私の師匠は沖田総司です【下】
髪や顔からポタポタと垂れる雫を感じながら、私は呆然と座り込む。
ずぶ濡れの着物の上に冷たい風が当たり、全身にガラスの破片を打ち付けられているような痛みが走る。
……何が起きたのか全く分からなかった。
いや、何が起きたのかは分かる。突然、地面に落ちたと思ったら、大量の水が頭上から降ってきた。

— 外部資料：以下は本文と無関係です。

`config.mk`:
```
export PLATFORM = sky130hd
export DESIGN_NAME = rbtg_ctrl
export DESIGN_NICKNAME = d
export VERILOG_FILES = /design/src/rbtg_pkg.sv /design/src/rbtg_ctrl.sv
export SDC_FILE = /design/constraint.sdc
export NUM_CORES = 1
export LEC_CHECK = 0
export BUFFER_PORTS_ARGS = -buffer_cell sky130_fd_sc_hd__clkbuf_2
export CAP_MARGIN = 40
export CORE_AREA = 2 2 39 41
export CTS_BUF_LIST = sky130_fd_sc_hd__clkbuf_4 sky130_fd_sc_hd__clkbuf_8
export CTS_CLUSTER_SIZE = 10
export DETAILED_ROUTE_END_ITERATION = 8
export DIE_AREA = 0 0 41 43
export PLACE_DENSITY = 0.48
export SKIP_LAST_GASP = 1
export SYNTH_ARGS = -nofsm -noshare
export SYNTH_HDL_FRONTEND = slang
export SYNTH_SLANG_ARGS = --single-unit
```
`constraint.sdc`:
```
create_clock -name clk -period 2.67 [get_ports clk]
set_input_delay 0.1335 -clock clk [delete_from_list [all_inputs] [get_ports clk]]
set_output_delay 0.1335 -clock clk [all_outputs]
set_load 0.03 [all_outputs]
```
`src/rbtg_pkg.sv`:
```
// Package for the randomized block test sequencer.
// Holds widths, command and result codes, register indexes and the result type.
package rbtg_pkg;
  localparam int MaxSectors = 1024;
  localparam int MaxRun = 16;
  localparam int MaxWords = 1024;
  localparam int IdxW = 10;
  localparam int WposW = 10;

  localparam logic [2:0] CMD_NEXT = 3'd0;
  localparam logic [2:0] CMD_FETCH = 3'd1;
  localparam logic [2:0] CMD_READ = 3'd2;
  localparam logic [2:0] CMD_COUNT = 3'd3;
  localparam logic [2:0] CMD_RESTART = 3'd4;

  localparam logic [2:0] KIND_HEADER = 3'd0;
  localparam logic [2:0] KIND_WORD = 3'd1;
  localparam logic [2:0] KIND_VERDICT = 3'd2;
  localparam logic [2:0] KIND_XFER_ERR = 3'd3;
  localparam logic [2:0] KIND_DONE = 3'd4;

  localparam logic [2:0] REG_BASE = 3'd0;
  localparam logic [2:0] REG_REGION = 3'd1;
  localparam logic [2:0] REG_MAXRUN = 3'd2;
  localparam logic [2:0] REG_SEED = 3'd3;
  localparam logic [2:0] REG_BUDGET = 3'd4;
  localparam logic [2:0] REG_WORDS = 3'd5;

  typedef struct packed {
    logic [2:0]  kind;
    logic        is_write;
    logic [31:0] address;
    logic [4:0]  run_length;
    logic [31:0] word;
    logic        mismatch;
    logic        last;
  } result_t;

  typedef struct packed {
    logic [2:0]  cmd;
    logic [31:0] data;
  } item_t;

  // Controller to datapath.
  typedef struct packed {
    logic restart;   // start clear sweep, load seed and budget
    logic hdr_mod_i; // start sector modulo
    logic hdr_draw;  // one draw step (32 lfsr shifts)
    logic hdr_mod_o; // run length modulo
    logic hdr_fin;   // finish header, emit
    logic do_item;   // process item in hand (cmd 1/2/3 or abort/done)
  } ctl_t;

  typedef struct packed {
    logic busy;      // clear sweep running
    logic div_done;
  } sts_t;

  function automatic logic [31:0] step1(logic [31:0] q);
    return {q[30:0], q[31] ^ q[4] ^ q[0]};
  endfunction

  function automatic logic [31:0] draw(logic [31:0] q);
    logic [31:0] r;
    r = q;
    for (int k = 0; k < 32; k++) r = step1(r);
    return r;
  endfunction
endpackage

```
`src/rbtg_ctrl.sv`:
```
// Controller of the block test sequencer: sequences header computation and items.
// Depends on rbtg_pkg.
module rbtg_ctrl (
  input  logic                clk,
  input  logic                rst,
  input  logic                in_valid,
  input  logic [2:0]          in_cmd,
  input  logic                hdr_needed,
  input  logic                out_free,
  input  rbtg_pkg::sts_t      sts,
  output logic                in_ready,
  output rbtg_pkg::ctl_t      ctl
);
  localparam logic [2:0] S_IDLE = 3'd0;
  localparam logic [2:0] S_MODI = 3'd1;
  localparam logic [2:0] S_DRAW = 3'd2;
  localparam logic [2:0] S_MODO = 3'd3;
  localparam logic [2:0] S_FIN = 3'd4;

  logic [2:0] state, state_next;
  logic take;

  assign in_ready = (state == S_IDLE) && !sts.busy && out_free;
  assign take = in_valid && in_ready;

  always_comb begin
    state_next = state;
    ctl = '0;
    case (state)
      S_IDLE: begin
        if (take) begin
          if (in_cmd == rbtg_pkg::CMD_RESTART) begin
            ctl.restart = 1'b1;
          end else if (in_cmd == rbtg_pkg::CMD_NEXT && hdr_needed) begin
            ctl.hdr_mod_i = 1'b1;
            state_next = S_MODI;
          end else begin
            ctl.do_item = 1'b1;
          end
        end
      end
      S_MODI: if (sts.div_done) begin
        ctl.hdr_draw = 1'b1;
        state_next = S_DRAW;
      end
      S_DRAW: begin
        ctl.hdr_mod_o = 1'b1;
        state_next = S_MODO;
      end
      S_MODO: if (sts.div_done) begin
        state_next = S_FIN;
      end
      S_FIN: begin
        ctl.hdr_fin = 1'b1;
        state_next = S_IDLE;
      end
      default: state_next = S_IDLE;
    endcase
  end

  always_ff @(posedge clk) begin
    if (rst) state <= S_IDLE;
    else state <= state_next;
  end
endmodule

```
Word-level counts from Yosys, hierarchy flattened
Cells that the tools add are included.

Register bits after elaboration: 3. Bits of input ports: 10. Output and inout bits: 7. Word-level logic and storage cells: 38.

Eq/ne operators: 10. Multiplexer cells: 19. Reductions and logical operators: 8.

Operators with widths (number): $mux W3 (5); $pmux W3 S4 (1); $mux W1 (11); $ne A2 B2 Y1 const B (4); $eq A3 B2 Y1 const B (2); $eq A3 B3 Y1 const B (2); $logic_not A3 Y1 (2); $reduce_and A5 Y1 (1); $logic_and A1 B1 Y1 (4); $mux W2 (2); $eq A3 B1 Y1 const B (1); $ne A2 B1 Y1 const B (1); $logic_not A1 Y1 (1).

Longest topological paths before layout
Depth in word-level cells: 6. Gate-level depth with buffers: 3.

Least setup slack after synthesis
Ideal clock, no wire load.

Path kind: register to output. Start: reg state[1]. End: out in_ready. Data arrival time: 1482 ps. Required time: 2536 ps. Slack: 1054 ps. Cell stages (with the launch flop): 3. Buffers on the path: 0. Cells stage by stage: dfxtp_1 -> or3_1 -> nor3b_1.

Cells in the longest elaborated chain, start to end: 3.

Ends and longest elaborated chain: from (decl) (RTL line rbtg_ctrl.sv:20) `logic [2:0] state, state_next;`; from (signal assigned) (RTL line rbtg_ctrl.sv:63) `else state <= state_next;`; $logic_not A3 Y1 (RTL line rbtg_ctrl.sv:23) `assign in_ready = (state == S_IDLE) && !sts.busy && out_free;`; $logic_and A1 B1 Y1 (2 in series) (RTL line rbtg_ctrl.sv:23); to (decl) (RTL line rbtg_ctrl.sv:11) `output logic in_ready,`.

Every way passes these cells.

Final worst setup path
Same ends and word-level chain as after synthesis.

==> metrics.md <==
| Metric | Value |
|---|---|
| Filler cells | between 150 and 200 |
| Reg power frac | 29.5% |
| Post-Syn Nets | 33 |
| Switch Pwr | roughly 0.036 mW |
| Final Util | 23.5% |
| Clock skew | between 0.0007 and 0.0008 ns |
| Core footprint | between 0.001 and 0.0015 mm^2 |
| Post-synth top area share | 30.8% |
| Starting Density | between 10% and 20% |
| Mean Syn Cell Area | ~8.5 um^2 |
| Row count | 14 |
| Register bit total from synthesis | 3 |
| Grt total ovfl | 0 |
| Wire length of the first global-routing pass | 772 um |
| Initial drt markers | 2 |
| Max reg flops | 3 |
| Pre-CTS WS | between 1 and 1.5 ns |
| Port bufs | 16 |
| Hold_buf cts | 0 |
| Sw frac | approximately 23% |
| Routed WL per cell | just over 8 um |
| 1st-pass router iterations | 2 |
| Top_reg_cell synth | dfxtp_1 |
| Slew margin rel. | between 80% and 90% |
| Internal power | 0.121 mW |
| Full die area | around 0.0018 mm^2 |
| Largest net degree at the start of global routing | 9 |
| Distinct cell type count after synthesis | 16 |
| Unrepaired setup endpoints after global routing | no |
| Clock sinks | 3 |
| Seq/Total Area, Yosys | between 30% and 40% |
| Max Root-Sink Buffers | 2 |
| Final wirelength | 486 um |
| Area growth, synth to finish | 66.7% |
| Fraction of registers with async set/reset | 0% |
| PwrDens | a little under 500 mW/mm^2 |
| Tcrit/Tclk final | around 58% |
| Worst Hold Class | input port to flip-flop |
| Netlist Area Pre-Place | between 150 and 200 um^2 |
| Final setup viols | 0 |
| Setup bufs post-CTS | 0 |
| Status | completed |
| Setup TNS | 0 ns |
| CTS tree | built |
| Share of cells above drive strength 1 | about half |
| Clock network fraction of total power | slightly below 60% |
| Post-route DRC | 0 |
| Critical Path RT | 2.54 ns |
| Die Y | between 40 and 50 um |
| Synthesized netlist cell count | 23 |
| Final Max Slew Viols | 0 |
| CTS root buf | clkbuf_4 |
| N_diodes | 0 |
| Detail Route Antenna Nets | 0 |
| GRT Overall Usage | about 7.5% |
| Largest regs | state x3 |
| YS warnings | 0 |
| CTS Buf Count | 3 |
| Max FO, Critical Path | 7 |
| Routed vias | between 200 and 300 |
| CP Launch Type | flip-flop |
| IO Count | 17 |
| Worst-path clk slew | 0.04 ns |
| Critical Path AT | 1.42 ns |
| Initial antenna violation count | 0 |
| # nets final | 54 |
| Synth cell count leaders | dfxtp_1 (3), nor3_1 (3), nor3b_1 (3), and3_1 (2) |
| Gpl congestion | a little under 0.6 |
| Crit path capture type | primary output |
| Period minus WS final | 1.55 ns |
| Vias per inst | 4.25 |
| Critical path class | flip-flop to primary output |
| H-tree depth | 1 |
| Worst vdd ir | about 270 uV |
| Final hold violations | 0 |
| Cells taking the most area after synthesis | dfxtp_1 (31%), nor3b_1 (12%), nor3_1 (7.7%) |
| Max-cap violations | 0 |
| Final WS setup | 1.12 ns |
| Post-synth EDFFs | 0 |
| Dominant cell type by area after synthesis | dfxtp_1 |
| Most flop-heavy register | state |
| Clk_lat worst skew | ~0.24 ns |
| DP HPWL | ~410 um |
| Fmax | between 600 and 700 MHz |
| Vias in the first global route | 232 |
| LEAKAGE | 0.169 nW |
| Die width | 41 um |
| Worst Tran Pin Value | 0.281 ns |
| Post_cts resized | 0 |
| Comb power frac | 12.8% |
| Design Power | between 0.15 and 0.2 mW |
## per-layer routing
layer | track usage (%) | up-vias | wire length [um]
li1 | - | 128 | -
met3 | 3.14 | 4 | 62
met1 | 6.39 | 105 | 184
met5 | 0 | - | 0
met2 | 9.69 | 14 | 206
met4 | 12.0 | 0 | 33
## power by group through the flow
stage                     clock network (mW)  registers [mW]  logic (mW)
after CTS                             0.0954          0.0462      0.0204
after global routing                  0.0990          0.0463      0.0226
after floorplan                            0          0.0468      0.0102
after global placement                     0          0.0469      0.0204
final                                 0.0907          0.0462      0.0201
after detailed placement                   0          0.0469      0.0204
## final cells by class
| class | count | area [um^2] | share of cell area (%) |
|---|---|---|---|
| clock buffers | 4 | 30.0 | 9.23 |
| inverters | 1 | 3.75 | 1.15 |
| multi-input cells | 19 | 131 | 40.4 |
| flip-flops and latches | 3 | 60.1 | 18.5 |
| well taps | 16 | 20.0 | 6.15 |
| repair buffers | 16 | 80.1 | 24.6 |
## layout by cell type (no fill, tap or decap), types with 2 or more instances in the layout
cell,count
clkbuf_2,16
clkbuf_4,4
nor3b_1,3
nor3_1,3
dfxtp_1,3
and3_1,2
## per-stage QoR
stage	instances	cell area, um^2	hold slack [ns]
2_1_floorplan	23	195	0.210
3_3_place_gp	55	295	0.344
3_5_place_dp	55	295	0.344
4_1_cts	59	325	0.0908
5_1_grt	59	325	0.0999
6_report	59	325	0.0985
## path summary, 6_finish.rpt
check	slack, ns	depth (start not counted)	startpoint	endpoint
worst max-delay path	1.12	3	state[1]	in_ready
worst min-delay path	0.1	2	rst	state[1]
worst max register to register	1.53	3	state[1]	state[0]
worst min register to register	0.54	1	state[0]	state[0]
## cells by family after synthesis
family | share of synthesized area [%]
and+or+nand+nor | 50.6
AOI/OAI and AO/OA | 12.2
DFF | 30.8
xor gates and xnor gates | 4.49
buffers and inverters | 1.92
## worst max-delay path, cell delays in order (launching register included)
cell and delay [ns]:
dfxtp_1 0.35, or3_1 0.40, nor3b_1 0.20, clkbuf_2 0.23
(Power assumes the default switching activity.)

頭を働かそうとしても、麻痺したかのように動きは鈍い。
誰がこんなことを……いや、誰かは決まってる。
「蒼蝶さん、ずいぶん素敵な姿やね」
「艶子さん……」
そこにいたのは嘲笑うかのような笑みを顔に張り付けた艶子さん。
その手には水が入っていたと思われる、底が深いバケツのような物がある。
彼女が私に水を掛けたのは明白だった。
「なんや、その目。蒼蝶さんが悪いんよ。勝手に外に出ていって帰って来なかったんやから」
だから、これはお仕置きとでも言いたいのだろう。
または勝手なことをするなという警告のつもりか。
どちらかは分からない。もしかしたら、どっちの意味もあるのかもしれない。
私は寒さで震える身体に力を込め、ゆっくりと立ち上がろうとした。
「っ……!」
地面に足をつけた瞬間、足首に電撃のような激痛が走った。